[src/rtl/rv32_pkg.sv]
// Shared RV32I encodings, ALU operation set and the funct3 -> ALU op mapping
// used by the rv32 core.
package rv32_pkg;

  localparam logic [6:0] OPC_LUI    = 7'b0110111;
  localparam logic [6:0] OPC_AUIPC  = 7'b0010111;
  localparam logic [6:0] OPC_JAL    = 7'b1101111;
  localparam logic [6:0] OPC_JALR   = 7'b1100111;
  localparam logic [6:0] OPC_BRANCH = 7'b1100011;
  localparam logic [6:0] OPC_LOAD   = 7'b0000011;
  localparam logic [6:0] OPC_STORE  = 7'b0100011;
  localparam logic [6:0] OPC_OP_IMM = 7'b0010011;
  localparam logic [6:0] OPC_OP     = 7'b0110011;

  localparam logic [2:0] F3_ADD_SUB = 3'b000;
  localparam logic [2:0] F3_SLL     = 3'b001;
  localparam logic [2:0] F3_SLT     = 3'b010;
  localparam logic [2:0] F3_SLTU    = 3'b011;
  localparam logic [2:0] F3_XOR     = 3'b100;
  localparam logic [2:0] F3_SR      = 3'b101;
  localparam logic [2:0] F3_OR      = 3'b110;
  localparam logic [2:0] F3_AND     = 3'b111;

  localparam logic [2:0] F3_BEQ  = 3'b000;
  localparam logic [2:0] F3_BNE  = 3'b001;
  localparam logic [2:0] F3_BLT  = 3'b100;
  localparam logic [2:0] F3_BGE  = 3'b101;
  localparam logic [2:0] F3_BLTU = 3'b110;
  localparam logic [2:0] F3_BGEU = 3'b111;

  localparam logic [6:0] F7_BASE = 7'b0000000;
  localparam logic [6:0] F7_ALT  = 7'b0100000;

  typedef enum logic [3:0] {
    ALU_ADD,
    ALU_SUB,
    ALU_SLL,
    ALU_SLT,
    ALU_SLTU,
    ALU_XOR,
    ALU_SRL,
    ALU_SRA,
    ALU_OR,
    ALU_AND
  } alu_op_t;

  // alt selects SUB/SRA; the caller masks it for OP-IMM, which has no SUBI.
  function automatic alu_op_t aluOpDecode(input logic [2:0] funct3, input logic alt);
    alu_op_t op;
    case (funct3)
      F3_ADD_SUB: op = alt ? ALU_SUB : ALU_ADD;
      F3_SLL:     op = ALU_SLL;
      F3_SLT:     op = ALU_SLT;
      F3_SLTU:    op = ALU_SLTU;
      F3_XOR:     op = ALU_XOR;
      F3_SR:      op = alt ? ALU_SRA : ALU_SRL;
      F3_OR:      op = ALU_OR;
      default:    op = ALU_AND;
    endcase
    return op;
  endfunction

endpackage

[src/rtl/rv32_alu.sv]
// Combinational integer ALU for the rv32 core; shifts use the low 5 bits of b_i.
module rv32_alu
  import rv32_pkg::*;
(
  input  logic [31:0] a_i,
  input  logic [31:0] b_i,
  input  alu_op_t     op_i,
  output logic [31:0] result_o
);

  logic [4:0] shamt;

  assign shamt = b_i[4:0];

  always_comb begin
    result_o = a_i + b_i;
    case (op_i)
      ALU_ADD:  result_o = a_i + b_i;
      ALU_SUB:  result_o = a_i - b_i;
      ALU_SLL:  result_o = a_i << shamt;
      ALU_SLT:  result_o = {31'b0, $signed(a_i) < $signed(b_i)};
      ALU_SLTU: result_o = {31'b0, a_i < b_i};
      ALU_XOR:  result_o = a_i ^ b_i;
      ALU_SRL:  result_o = a_i >> shamt;
      ALU_SRA:  result_o = $signed(a_i) >>> shamt;
      ALU_OR:   result_o = a_i | b_i;
      ALU_AND:  result_o = a_i & b_i;
      default:  result_o = a_i + b_i;
    endcase
  end

endmodule

[src/rtl/rv32.sv]
// Single-cycle RV32I core: decode, register read, execute, memory access and
// writeback all settle within one clock; PC, register file and store commit on the edge.
module rv32
  import rv32_pkg::*;
(
  input  logic        clk_i,
  input  logic        rst_i,
  input  logic [31:0] instr_data_i,
  input  logic [31:0] mem_data_i,
  output logic [31:0] instr_addr_o,
  output logic        mem_we_o,
  output logic [31:0] mem_addr_o,
  output logic [31:0] mem_data_o
);

  logic [31:0] pc_q, pc_d;
  logic [31:0] regs_q [32];

  logic [6:0]  opcode;
  logic [4:0]  rd, rs1, rs2;
  logic [2:0]  funct3;
  logic [31:0] immI, immS, immB, immU, immJ;
  logic [31:0] rs1Val, rs2Val;
  logic [31:0] pcPlus4, addrI, addrS;
  logic [31:0] aluB, aluResult;
  alu_op_t     aluOp;
  logic        wbEn, storeEn, branchTaken;
  logic [31:0] wbData;

  assign opcode = instr_data_i[6:0];
  assign rd     = instr_data_i[11:7];
  assign funct3 = instr_data_i[14:12];
  assign rs1    = instr_data_i[19:15];
  assign rs2    = instr_data_i[24:20];

  assign immI = {{20{instr_data_i[31]}}, instr_data_i[31:20]};
  assign immS = {{20{instr_data_i[31]}}, instr_data_i[31:25], instr_data_i[11:7]};
  assign immB = {{19{instr_data_i[31]}}, instr_data_i[31], instr_data_i[7],
                 instr_data_i[30:25], instr_data_i[11:8], 1'b0};
  assign immU = {instr_data_i[31:12], 12'b0};
  assign immJ = {{11{instr_data_i[31]}}, instr_data_i[31], instr_data_i[19:12],
                 instr_data_i[20], instr_data_i[30:21], 1'b0};

  // Entry 0 is never written after reset, but the read mux makes x0 immune regardless.
  assign rs1Val = (rs1 == 5'd0) ? 32'd0 : regs_q[rs1];
  assign rs2Val = (rs2 == 5'd0) ? 32'd0 : regs_q[rs2];

  assign pcPlus4 = pc_q + 32'd4;
  assign addrI   = rs1Val + immI;
  assign addrS   = rs1Val + immS;

  always_comb begin
    branchTaken = 1'b0;
    case (funct3)
      F3_BEQ:  branchTaken = (rs1Val == rs2Val);
      F3_BNE:  branchTaken = (rs1Val != rs2Val);
      F3_BLT:  branchTaken = ($signed(rs1Val) < $signed(rs2Val));
      F3_BGE:  branchTaken = ($signed(rs1Val) >= $signed(rs2Val));
      F3_BLTU: branchTaken = (rs1Val < rs2Val);
      F3_BGEU: branchTaken = (rs1Val >= rs2Val);
      default: branchTaken = 1'b0;
    endcase
  end

  rv32_alu u_alu (
    .a_i      (rs1Val),
    .b_i      (aluB),
    .op_i     (aluOp),
    .result_o (aluResult)
  );

  // Unlisted opcodes (including all-zero, FENCE, SYSTEM) fall to the default: PC+4 only.
  always_comb begin
    pc_d    = pcPlus4;
    wbEn    = 1'b0;
    wbData  = aluResult;
    storeEn = 1'b0;
    aluB    = immI;
    aluOp   = ALU_ADD;
    case (opcode)
      OPC_LUI: begin
        wbEn   = 1'b1;
        wbData = immU;
      end
      OPC_AUIPC: begin
        wbEn   = 1'b1;
        wbData = pc_q + immU;
      end
      OPC_JAL: begin
        wbEn   = 1'b1;
        wbData = pcPlus4;
        pc_d   = pc_q + immJ;
      end
      OPC_JALR: begin
        wbEn   = 1'b1;
        wbData = pcPlus4;
        pc_d   = {addrI[31:1], 1'b0};
      end
      OPC_BRANCH: begin
        if (branchTaken) pc_d = pc_q + immB;
      end
      OPC_LOAD: begin
        wbEn   = 1'b1;
        wbData = mem_data_i;
      end
      OPC_STORE: begin
        storeEn = 1'b1;
      end
      OPC_OP_IMM: begin
        wbEn  = 1'b1;
        aluB  = immI;
        aluOp = aluOpDecode(funct3, (funct3 == F3_SR) && instr_data_i[30]);
      end
      OPC_OP: begin
        wbEn  = 1'b1;
        aluB  = rs2Val;
        aluOp = aluOpDecode(funct3, instr_data_i[30]);
      end
      default: begin
        pc_d = pcPlus4;
      end
    endcase
  end

  assign instr_addr_o = pc_q;
  assign mem_we_o     = storeEn && !rst_i;
  assign mem_addr_o   = rst_i ? 32'd0 : (storeEn ? addrS : addrI);
  assign mem_data_o   = rst_i ? 32'd0 : rs2Val;

  always_ff @(posedge clk_i) begin
    if (rst_i) begin
      pc_q <= 32'd0;
      for (int i = 0; i < 32; i++) regs_q[i] <= 32'd0;
    end else begin
      pc_q <= pc_d;
      if (wbEn && (rd != 5'd0)) regs_q[rd] <= wbData;
    end
  end

endmodule

[config.mk]
export PLATFORM = sky130hd
export DESIGN_NAME = rv32
export DESIGN_NICKNAME = d
export VERILOG_FILES = /design/src/rtl/rv32_pkg.sv /design/src/rtl/rv32_alu.sv /design/src/rtl/rv32.sv
export SDC_FILE = /design/constraint.sdc
export NUM_CORES = 2
export LEC_CHECK = 0
export CAP_MARGIN = 5
export CORE_MARGIN = 2
export CORE_UTILIZATION = 35
export DETAILED_ROUTE_END_ITERATION = 8
export PLACE_DENSITY_LB_ADDON = 0.3
export SLEW_MARGIN = 10
export SYNTH_ARGS = -nofsm -noshare
export SYNTH_HDL_FRONTEND = slang
export SYNTH_SLANG_ARGS = --single-unit
[constraint.sdc]
create_clock -name clk_i -period 8.4 [get_ports clk_i]
set_clock_uncertainty 0.2 [all_clocks]
set_input_delay 0.84 -clock clk_i [delete_from_list [all_inputs] [get_ports clk_i]]
set_output_delay 0.84 -clock clk_i [all_outputs]
set_load 0.01 [all_outputs]
==> results.ini <==
[status]
status=finished with violations
violations=capacitance limit, slew limit

[sta]
worst_slew_pin_slew_ps=1520
maxSlewViolCount=2
min_period_ps=8240
fin_crit_sh_pct=98.2
finalHoldViolCount=0
slew_headroom_pct=-1.67
fmax_ghz=0.121
setup_violations=0
rsz0062_at_grt=false

[final_layout]
area_growth_syn_to_layout_pct=15.9
final_util_pct=40.8
nNetsFinal=7614
drive_above_1_share_pct=16.7
fillers=20000

[clock_network]
holdBufCountCts=0
clk_latency_ps=800
path_clk_slew_ps=60
clock_sinks=1055
post_cts.repair.setup_buffers=0
clockRootBuffer=clkbuf_16
numCtsBuffers=115
cts_resized=0
cts_tree=yes
h-tree-depth=3
cts.path.max_buffers=3

[yosys]
yosysSeqAreaShare_pct=43.0
syn_inst=7095
ys.flop_type=edfxtp_1
async_flop_share_pct=0
yosys-top-cells-area=edfxtp_1 42%, mux4_2 8.2%, mux2i_1 7.5%
synth_cell_types=105
yosys.area.top_type=edfxtp_1
syn_area_per_cell_sq_um=10.3
synth_top_area_share_pct=42.1
synth_edf_count=1024
ys_warn_count=0
syn-cell-area_sq_mm=0.0730
ys_ff_latch=1055

[global_routing]
antenna_found_initial=31
grt_pass1_wl_um=542000
grt_pass1_vias=65000
grt_max_degree=78
grt-ovfl-total=0
grt_use_total_pct=36.8

[drt]
first_pass_iters=8
viasPerCell=6.71
wire_per_inst_um=39.3
ant_nets=0
remaining_drc_errors=0
wirelength_um=402000
num_vias=68600
dr.first_iter.drc_count=11100

[die]
num_rows=167
core-area_sq_mm=0.207
die_w_um=461
start_util_pct=35.2
die-area_sq_mm=0.212
fp.dieH_um=461
pin_count=163

[worst_setup_path]
reg2reg_depth=20
cp_max_fo=40
cp-start-kind=primary input
critPathArrivalTime_ps=8540
worstSetupPathType=in2reg
crit_path_end_kind=flip-flop
required_ps=8690

[placed_design]
dpl.hpwl_um=286000
gp_congestion=1.08
port_buffers=161

[power]
p_leak_nw=31.7
p_per_area_mw_per_mm2=196
finalPower_mw=16.6
vdd_drop_max_v=0.000188

[run]
drv_cap=1

[min_path]
hp-class=in2reg
min_path_cells=1

==> synth_stat cells (96+ instances only) <==
cell type	count
a22oi_1	160
o221ai_1	150
nor3_1	247
edfxtp_1	1024
clkbuf_1	380
xnor2_1	96
nor2_1	1217
nand3_1	146
a21oi_1	381
o21ai_0	282
nand2_1	309
ha_1	220
buf_2	156
mux2i_1	546
inv_1	135
mux4_2	266
==> report_power, final <==
part           total, mW  internal, mW  switching [mW]
Clock               5.11          2.84            2.27
Sequential          6.08          5.96           0.127
Combinational       5.40          1.71            3.69
Total               16.6          10.5            6.09
==> worst max-delay path, cell delays in order <==
cell and delay [ps]:
buf_8 370, buf_4 430, mux2i_1 130, o21ai_0 330
o221ai_1 180, o221ai_1 510, nand2_1 350, inv_1 400
ha_1 400, or4b_2 250, o211ai_1 90, a211oi_1 640
o21bai_1 280, o21bai_1 410, a41oi_1 230, o41ai_1 420
xnor2_1 110, a211oi_1 1230, buf_4 300, a31o_2 190
buf_12 190, nor2_1 70
==> final cells by class <==
class / count / area [sq um] / area share, %
Inverter: 146 / 549 / 0.650
Timing Repair Buffer: 729 / 6640 / 7.85
Clock inverter: 72 / 671 / 0.793
Sequential cell: 1055 / 31400 / 37.1
Multi-Input combinational cell: 5274 / 38800 / 45.9
Antenna cell: 16 / 40.0 / 0.0473
Tap cell: 2788 / 3490 / 4.13
Clock buffer: 138 / 3010 / 3.56
==> layer usage <==
layer | up-vias | track usage (%) | share of wire (%)
met5 | - | 0 | 0.031
met4 | 20 | 23.8 | 7.9
met3 | 1275 | 9.96 | 12
met2 | 5469 | 55.6 | 43
met1 | 34300 | 46.3 | 37
li1 | 27500 | - | -
==> final timing paths <==
path	endpoint	from	slack, ps
worst max-delay path	regs_q[25][31]	instr_data_i[15]	160
worst min-delay path	regs_q[0][17]	rst_i	490
worst max register to register	regs_q[25][31]	regs_q[18][3]	790
worst min register to register	instr_addr_o[1]	instr_addr_o[1]	600
==> cell families after synthesis <==
logic type | count (synthesis) | share of synthesized area [%]
adder cells (fa/ha/maj) | 227 | 3.96
flip-flops | 1055 | 43.0
multiplexers | 835 | 16.1
AND/OR/NAND/NOR | 2333 | 14.3
XOR/XNOR | 169 | 2.03
buffers and inverters | 798 | 4.93
AO/OA/AOI/OAI | 1677 | 15.7
other | 1 | 0.00514
==> state kept, by name (all words and copies together) (netlist names) <==
name / flops
instr_addr_o: 31
regs_q: 1024
==> placed cells by master, fill, tap and decap left out, types with 61 or more instances in the layout <==
master           count
o21ai_0            274
clkbuf_16          117
a21oi_1            377
a21o_1              72
mux4_2             266
o221ai_1           149
nand3_1            143
xor2_1              73
ha_1               220
nand2_1            280
edfxtp_1          1024
nor2_1            1210
a22oi_1            160
nand4_1             61
xnor2_1             96
a221oi_1            63
buf_12              61
buf_4              507
clkdlybuf4s50_1    149
mux2i_1            545
nor3_1             243
inv_1              134
o22ai_1             86
==> metrics by stage <==
step | cells | TNS (ps) | instance area, sq um | setup slack, ps | hold slack [ps]
2_1_floorplan | 7127 | 0 | 73100 | 1230 | 400
4_1_cts | 10200 | 0 | 84500 | 550 | 466
5_1_grt | 10200 | 0 | 84500 | 267 | 500
6_report | 10200 | 0 | 84600 | 155 | 492
3_5_place_dp | 9992 | -5940 | 80800 | -220 | 541
3_3_place_gp | 9989 | -13650 | 80800 | -474 | 543
(Power assumes the default switching activity.)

===============

● **Prompt**
Check the listing above for lines containing the string "read", and copy each one.

● **Reply**
// Single-cycle RV32I core: decode, register read, execute, memory access and
  // Entry 0 is never written after reset, but the read mux makes x0 immune regardless.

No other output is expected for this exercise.